+++ DATA SUPPLIED +++
This design comes from an exercise in tuning for small area and a short achievable clock period on the open sky130 flow, not from production work. Only simulation tests tie the RTL to the original design; equivalence was not proved. No activity file was given, so power comes from the tool's default toggle rates.

== pine ==
==> module ecg_encoder_top, before the edit <==
module ecg_encoder_top
(
	input  logic                     clk,
	input  logic                     rst_n,
	input  logic                     in_valid,		 
	input  logic                     data_active,
	input  logic                     group_skip,
	input  ecg_pkg::bits_req_t       bits_req,
	input  ecg_pkg::cpec_code_t      cpec_code,
	input  ecg_pkg::cpec_size_t      cpec_size,
	input  ecg_pkg::vec_prefix_t     vec_prefix,
	input  ecg_pkg::vec_len_t        vec_prefix_size,
	input  ecg_pkg::vec_suffix_t     vec_suffix,
	input  ecg_pkg::vec_len_t        vec_suffix_size,
	input  ecg_pkg::ecg_idx_t        ecg_idx,
	input  logic                     component_skip,
	input  logic                     underflow_prevention,
	input  ecg_pkg::stuffing_size_t  stuffing_size,
	input  ecg_pkg::sign_bits_t      sign_bits,
	input  ecg_pkg::sign_size_t      sign_bits_size,
	output ecg_pkg::ecg_word_t       encoded_ecg,
	output ecg_pkg::ecg_size_t       ecg_size,
	output logic                     ecg_valid
);
	localparam int W  = ecg_pkg::ECG_WIDTH;
	localparam int S  = 3;			 
	localparam int T  = 3;			 
	localparam int CW = 36 + (1 << S) - 1;	 
	localparam int TW = 15 + (1 << T) - 1;	 
	logic       gsf;		 
	logic       coded;		 
	logic       is_vec;		 
	logic       stuff_on;
	logic       sign_on;
	logic [5:0] code_len;		 
	logic [5:0] code_end;		 
	logic [5:0] total;
	assign is_vec   = (bits_req == 4'd1) || (bits_req == 4'd2);
	assign gsf      = data_active && group_skip;
	assign coded    = data_active && !group_skip && (bits_req != 4'd0) && (bits_req <= 4'd9);
	assign stuff_on = (ecg_idx != 2'd0) && underflow_prevention;
	assign sign_on  = (ecg_idx == 2'd3) && !component_skip;
	assign code_len  = is_vec ? 6'(vec_prefix_size) + 6'(vec_suffix_size) : cpec_size;
	assign code_end  = coded ? 6'(bits_req) + code_len : 6'd0;
	assign total     = code_end + 6'(coded || gsf) + (stuff_on ? 6'(stuffing_size) : 6'd0)
		+ (sign_on ? 6'(sign_bits_size) : 6'd0);
	logic [4:0]  suffix_keep;
	logic [13:0] vec_code;
	logic [35:0] code;
	assign suffix_keep = ~(5'h1f << vec_suffix_size);
	assign vec_code = (14'(vec_prefix) << vec_suffix_size) | 14'(vec_suffix & suffix_keep);
	assign code     = {cpec_code[35:14], is_vec ? vec_code : cpec_code[13:0]};
	logic [14:0] sign_field;
	always_comb
		for (int j = 0; j < 15; j++)
			sign_field[j] = (sign_on && (4'(j) < sign_bits_size)) ? ((j < 12) ? sign_bits[j] : 1'b0) : 1'b1;
	logic [CW-1:0] code_win;
	logic [TW-1:0] tail_win;
	always_comb
	begin
		logic [CW-1:0] c;
		logic [TW-1:0] t;
		c = {code, {((1 << S) - 1){1'b1}}};
		for (int b = 0; b < S; b++)
			if (code_end[b])
				c = c >> (1 << b);
		code_win = c;
		t = {sign_field, {((1 << T) - 1){1'b0}}};
		for (int b = 0; b < T; b++)
			if (total[b])
				t = ~(~t >> (1 << b));
		tail_win = t;
	end
	logic [CW-1:0] code_q;
	logic [5-S:0]  code_end_q;	 
	logic          coded_q;
	logic [3:0]    bits_req_q;
	logic [TW-1:0] tail_q;
	logic [5:0]    total_q;
	always_ff @(posedge clk or negedge rst_n)
	begin
		if (!rst_n)
			ecg_valid <= 1'b0;
		else
			ecg_valid <= in_valid;
	end
	always_ff @(posedge clk)
	begin
		code_q     <= code_win;
		code_end_q <= code_end[5:S];
		coded_q    <= coded;
		bits_req_q <= bits_req;
		tail_q     <= tail_win;
		total_q    <= total;
	end
	logic [W-1:0] lead_word;	 
	logic [W-1:0] tail_word;	 
	always_comb
	begin
		logic [CW+W-(1<<S):0] c;
		logic [W+TW+W-(1<<T):0] t;
		c = {code_q, {(W-(1 << S)){1'b1}}};
		for (int b = S; b < 6; b++)
			if (code_end_q[b-S])
				c = c >> (1 << b);
		lead_word = c[W-1:0];
		lead_word[W-1] = !coded_q;	 
		for (int p = 1; p < 10; p++)
			if (coded_q && (4'(p) <= bits_req_q))
				lead_word[W-1-p] = (4'(p) < bits_req_q);
		t = {{W{1'b1}}, tail_q, {(W-(1 << T)+1){1'b0}}};
		for (int b = T; b < 6; b++)
			if (total_q[b])
				t = ~(~t >> (1 << b));
		tail_word = t[W-1:0];
	end
	assign encoded_ecg = lead_word & tail_word;
	assign ecg_size    = total_q;
endmodule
+++
→ PROBLEM REQUIREMENTS
Copy out the lines above that hold the string "posedge".

→ FINISHED TASK
	always_ff @(posedge clk or negedge rst_n)
	always_ff @(posedge clk)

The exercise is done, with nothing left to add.